» **Activity**: A single number is the whole answer: the count of lines in these entries that hold "operation".

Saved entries
$ cat src/core/dlbc_map.svh
// Constant map for the local bus and core control block.
`ifndef DLBC_MAP_SVH
`define DLBC_MAP_SVH
`define DLBC_RESET_VECTOR 16'h0000
`define DLBC_INT_VECTOR 16'h0001
`define DLBC_LVL_VECTOR 16'h0005
`define DLBC_EDGE0_VECTOR 16'h0006
`define DLBC_NMI_VECTOR 16'h000a
`define DLBC_COEFFICIENT_ROM_LIMIT 16'h0200
`define DLBC_STACK_DEPTH 8
`define DLBC_OSC_DIV 2
`endif

$ cat src/core/dlbc_pkg.sv
// Types shared by the local bus and core control block.
`default_nettype none
package dlbc_pkg;
    typedef enum logic [2:0] {
        DLBC_IDLE = 3'b000,
        DLBC_XFER = 3'b001,
        DLBC_HOLD = 3'b010,
        DLBC_HALT = 3'b011,
        DLBC_LOWP = 3'b100
    } dlbc_state_e;
    typedef logic [15:0] dlbc_word_t;
endpackage : dlbc_pkg
`default_nettype wire

$ cat src/core/dlbc_sync.sv
// Two-stage synchroniser for a vector of pin inputs.
`default_nettype none
module dlbc_sync #(
    parameter int W = 1,
    parameter logic [W-1:0] INIT = '0
) (
    input wire logic clk,
    input wire logic rstn,
    input wire logic [W-1:0] d,
    output logic [W-1:0] q
);
    logic [W-1:0] meta_reg;
    always_ff @(posedge clk or negedge rstn)
    begin
        if (!rstn)
        begin
            meta_reg <= INIT;
            q <= INIT;
        end
        else
        begin
            meta_reg <= d;
            q <= meta_reg;
        end
    end
endmodule : dlbc_sync
`default_nettype wire

$ cat src/core/dlbc_port.sv
// General port: interrupt controller or bit-wise parallel input/output.
`default_nettype none
module dlbc_port
    import dlbc_pkg::*;
(
    input wire logic clk,
    input wire logic rstn,
    input wire logic irq_mode,
    input wire logic [7:0] irq_mask,
    input wire logic [7:0] port_dir,
    input wire logic [7:0] port_wdata,
    input wire logic [7:0] pins_sync,
    input wire logic [3:0] edge_clr,
    output logic [3:0] edge_pend_reg,
    output logic level_req,
    output logic [7:0] port_out_reg,
    output logic [7:0] port_oe_n_reg,
    output logic [7:0] test_cond
);
    logic [3:0] prev_reg;
    assign level_req = irq_mode && |(~pins_sync[7:4] & irq_mask[7:4]);
    assign test_cond = pins_sync;
    always_ff @(posedge clk or negedge rstn)
    begin
        if (!rstn)
            prev_reg <= 4'hf;
        else
            prev_reg <= pins_sync[3:0];
    end
    genvar i;
    generate
        for (i = 0; i < 4; i++)
        begin : g_edge
            // A new falling edge wins over a clear in the same cycle.
            always_ff @(posedge clk or negedge rstn)
            begin
                if (!rstn)
                    edge_pend_reg[i] <= 1'b0;
                else if (irq_mode && irq_mask[i] && prev_reg[i] && !pins_sync[i])
                    edge_pend_reg[i] <= 1'b1;
                else if (edge_clr[i])
                    edge_pend_reg[i] <= 1'b0;
            end
        end
    endgenerate
    always_ff @(posedge clk or negedge rstn)
    begin
        if (!rstn)
        begin
            port_out_reg <= 8'h00;
            port_oe_n_reg <= 8'hff;
        end
        else
        begin
            port_out_reg <= port_wdata;
            port_oe_n_reg <= irq_mode ? 8'hff : ~port_dir;
        end
    end
endmodule : dlbc_port
`default_nettype wire

$ cat src/core/dlbc_core.sv
// Local bus, hold, halt, low power, clock and interrupt sequencing of the core.
//
// Summary of operation
// - Data lines float unless transfer is active
// - Address floats in hold, halt, low power
// - Strobe and direction; external acknowledge completes
// - Bus request active during each exchange
// - Hold frees bus; access then halts
// - Release acknowledge shown while in hold
// - Falling edge on edge pins interrupts
// - Low level on level pins interrupts
// - Port is interrupt or parallel, whole
// - Parallel bits individually directed, branch-testable
// - Machine clock is oscillator divided by two
// - General interrupt is active low, maskable
// - Reset loads zero, no-operation, resyncs clock
// - Low power stops after cycle, keeps state
// - Halt stops after instruction, floats buses
// - Non-maskable interrupt edge loads vector ten
// - Program address floats in halt, DMA
// - Coefficient flag marks emulated coefficient access
// - Marker falls at each instruction cycle
// - Interrupt pushes counter, loads fixed vector
// - Halt, hold, low power, wait stall sequencer
`include "dlbc_map.svh"
`default_nettype none
module dlbc_core
    import dlbc_pkg::*;
(
    input wire logic clk,
    input wire logic rstn,
    input wire logic hold_req,
    input wire logic halt_req,
    input wire logic low_power_req,
    input wire logic dma_active,
    input wire logic local_transfer_ack_n,
    input wire logic gen_irq_n,
    input wire logic nmi_n,
    input wire logic [7:0] general_port_pins_in,
    input wire logic [15:0] local_data_lines_in,
    input wire logic [31:0] program_data_bus,
    input wire logic acc_req,
    input wire logic acc_write,
    input wire logic [15:0] acc_addr,
    input wire logic [15:0] acc_wdata,
    input wire logic acc_coef,
    input wire logic cplx_mode,
    input wire logic irq_mode,
    input wire logic [7:0] irq_mask,
    input wire logic gen_irq_en,
    input wire logic [7:0] port_dir,
    input wire logic [7:0] port_wdata,
    input wire logic branch_req,
    input wire logic [15:0] branch_addr,
    input wire logic rti_req,
    output logic [15:0] local_data_lines_out,
    output logic [15:0] local_data_lines_oe_n,
    output logic [15:0] local_address_lines,
    output logic local_address_oe_n,
    output logic local_strobe_n,
    output logic local_rw,
    output logic local_bus_request_n,
    output logic bus_release_ack_n,
    output logic [7:0] general_port_pins_out,
    output logic [7:0] general_port_pins_oe_n,
    output logic [7:0] port_test_cond,
    output logic machine_clock_out,
    output logic [15:0] program_addr_bus,
    output logic program_addr_oe_n,
    output logic [31:0] instr_word,
    output logic coef_emulation_flag,
    output logic instr_cycle_marker,
    output logic [15:0] acc_rdata,
    output logic acc_done,
    output logic halted
);
    dlbc_state_e state_reg;
    logic hold_s, halt_s, lp_s, ack_n_s, int_n_s, nmi_n_s, nmi_prev_reg;
    logic [7:0] pins_s;
    logic [15:0] pc_reg;
    logic [15:0] stack_reg [`DLBC_STACK_DEPTH];
    logic [2:0] sp_reg;
    logic phase_reg, cyc_reg, nmi_pend_reg;
    logic [3:0] edge_pend, edge_clr;
    logic level_req, advance, instr_end;
    logic [7:0] pouts, poe;
    dlbc_sync #(.W(6), .INIT(6'b000111)) u_sync (
        .clk(clk),
        .rstn(rstn),
        .d({hold_req, halt_req, low_power_req, local_transfer_ack_n, gen_irq_n, nmi_n}),
        .q({hold_s, halt_s, lp_s, ack_n_s, int_n_s, nmi_n_s})
    );
    dlbc_sync #(.W(8), .INIT(8'hff)) u_psync (
        .clk(clk),
        .rstn(rstn),
        .d(general_port_pins_in),
        .q(pins_s)
    );
    dlbc_port u_port (
        .clk(clk),
        .rstn(rstn),
        .irq_mode(irq_mode),
        .irq_mask(irq_mask),
        .port_dir(port_dir),
        .port_wdata(port_wdata),
        .pins_sync(pins_s),
        .edge_clr(edge_clr),
        .edge_pend_reg(edge_pend),
        .level_req(level_req),
        .port_out_reg(pouts),
        .port_oe_n_reg(poe),
        .test_cond(port_test_cond)
    );
    assign general_port_pins_out = pouts;
    assign general_port_pins_oe_n = poe;
    // The oscillator is clk; the machine clock toggles each rising edge so it is half rate.
    always_ff @(posedge clk or negedge rstn)
    begin
        if (!rstn)
            phase_reg <= 1'b0;
        else
            phase_reg <= ~phase_reg;
    end
    assign machine_clock_out = phase_reg;
    // One machine cycle ends on each high phase; complex mode takes two per instruction.
    assign advance = phase_reg && (state_reg == DLBC_IDLE) && !acc_req;
    assign instr_end = advance && (!cplx_mode || cyc_reg);
    // State machine for the local bus and the stop conditions.
    always_ff @(posedge clk or negedge rstn)
    begin
        if (!rstn)
            state_reg <= DLBC_IDLE;
        else
        begin
            case (state_reg)
                DLBC_IDLE:
                    if (lp_s && phase_reg)
                        state_reg <= DLBC_LOWP;
                    else if (halt_s && (instr_end || !phase_reg && !cyc_reg))
                        state_reg <= DLBC_HALT;
                    else if (hold_s)
                        state_reg <= DLBC_HOLD;
                    else if (acc_req && !acc_done)
                        state_reg <= DLBC_XFER;
                DLBC_XFER:
                    if (!ack_n_s)
                        state_reg <= DLBC_IDLE;
                DLBC_HOLD:
                    if (acc_req)
                        state_reg <= DLBC_HALT;
                    else if (!hold_s)
                        state_reg <= DLBC_IDLE;
                DLBC_HALT:
                    if (!halt_s && !hold_s)
                        state_reg <= DLBC_IDLE;
                DLBC_LOWP:
                    if (!lp_s)
                        state_reg <= DLBC_IDLE;
                default:
                    state_reg <= DLBC_IDLE;
            endcase
        end
    end
    // Bus pins, all registered; acknowledge of hold follows the float by one edge.
    always_ff @(posedge clk or negedge rstn)
    begin
        if (!rstn)
        begin
            local_data_lines_out <= 16'h0000;
            local_data_lines_oe_n <= 16'hffff;
            local_address_lines <= 16'h0000;
            local_address_oe_n <= 1'b0;
            local_strobe_n <= 1'b1;
            local_rw <= 1'b1;
            local_bus_request_n <= 1'b1;
            bus_release_ack_n <= 1'b1;
            coef_emulation_flag <= 1'b0;
            acc_rdata <= 16'h0000;
            acc_done <= 1'b0;
            halted <= 1'b0;
        end
        else
        begin
            local_data_lines_out <= acc_wdata;
            local_data_lines_oe_n <= (state_reg == DLBC_XFER && acc_write && !hold_s
                && !halt_s && !lp_s) ? 16'h0000 : 16'hffff;
            local_address_lines <= acc_addr;
            local_address_oe_n <= (hold_s || halt_s || lp_s
                || state_reg inside {DLBC_HOLD, DLBC_HALT, DLBC_LOWP});
            local_strobe_n <= !(state_reg == DLBC_XFER && ack_n_s);
            local_rw <= !(state_reg == DLBC_XFER && acc_write);
            local_bus_request_n <= !(state_reg == DLBC_XFER && ack_n_s);
            bus_release_ack_n <= !(state_reg == DLBC_HOLD && local_address_oe_n
                && &local_data_lines_oe_n);
            coef_emulation_flag <= state_reg == DLBC_XFER && acc_coef
                && acc_addr < `DLBC_COEFFICIENT_ROM_LIMIT;
            acc_done <= state_reg == DLBC_XFER && !ack_n_s;
            if (state_reg == DLBC_XFER && !ack_n_s && !acc_write)
                acc_rdata <= local_data_lines_in;
            halted <= state_reg == DLBC_HALT;
        end
    end
    // Instruction sequencer: counter, stack, interrupt vectors.
    always_ff @(posedge clk or negedge rstn)
    begin
        if (!rstn)
        begin
            nmi_prev_reg <= 1'b1;
            nmi_pend_reg <= 1'b0;
        end
        else
        begin
            nmi_prev_reg <= nmi_n_s;
            if (nmi_prev_reg && !nmi_n_s)
                nmi_pend_reg <= 1'b1;
            else if (instr_end)
                nmi_pend_reg <= 1'b0;
        end
    end
    always_comb
    begin
        edge_clr = 4'h0;
        if (instr_end && !nmi_pend_reg && !(gen_irq_en && !int_n_s) && !level_req)
        begin
            if (edge_pend[0])
                edge_clr = 4'h1;
            else if (edge_pend[1])
                edge_clr = 4'h2;
            else if (edge_pend[2])
                edge_clr = 4'h4;
            else if (edge_pend[3])
                edge_clr = 4'h8;
        end
    end
    always_ff @(posedge clk or negedge rstn)
    begin
        if (!rstn)
        begin
            pc_reg <= `DLBC_RESET_VECTOR;
            sp_reg <= 3'h0;
            cyc_reg <= 1'b0;
            instr_word <= 32'h0000_0000;
        end
        else if (advance)
        begin
            cyc_reg <= cplx_mode && !cyc_reg;
            if (instr_end)
            begin
                instr_word <= program_data_bus;
                if (nmi_pend_reg || (gen_irq_en && !int_n_s) || level_req || |edge_pend)
                begin
                    stack_reg[sp_reg] <= pc_reg;
                    sp_reg <= sp_reg + 3'h1;
                    if (nmi_pend_reg)
                        pc_reg <= `DLBC_NMI_VECTOR;
                    else if (gen_irq_en && !int_n_s)
                        pc_reg <= `DLBC_INT_VECTOR;
                    else if (level_req)
                        pc_reg <= `DLBC_LVL_VECTOR;
                    else if (edge_clr[0])
                        pc_reg <= `DLBC_EDGE0_VECTOR;
                    else if (edge_clr[1])
                        pc_reg <= `DLBC_EDGE0_VECTOR + 16'h1;
                    else if (edge_clr[2])
                        pc_reg <= `DLBC_EDGE0_VECTOR + 16'h2;
                    else
                        pc_reg <= `DLBC_EDGE0_VECTOR + 16'h3;
                end
                else if (rti_req)
                begin
                    pc_reg <= stack_reg[sp_reg - 3'h1];
                    sp_reg <= sp_reg - 3'h1;
                end
                else if (branch_req)
                    pc_reg <= branch_addr;
                else
                    pc_reg <= pc_reg + 16'h1;
            end
        end
    end
    // Program address and cycle marker; the marker falls as each instruction starts.
    always_ff @(posedge clk or negedge rstn)
    begin
        if (!rstn)
        begin
            program_addr_bus <= 16'h0000;
            program_addr_oe_n <= 1'b0;
            instr_cycle_marker <= 1'b1;
        end
        else
        begin
            program_addr_bus <= pc_reg;
            program_addr_oe_n <= halt_s || dma_active || state_reg == DLBC_HALT;
            instr_cycle_marker <= !instr_end;
        end
    end
endmodule : dlbc_core
`default_nettype wire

» **Reply**: 2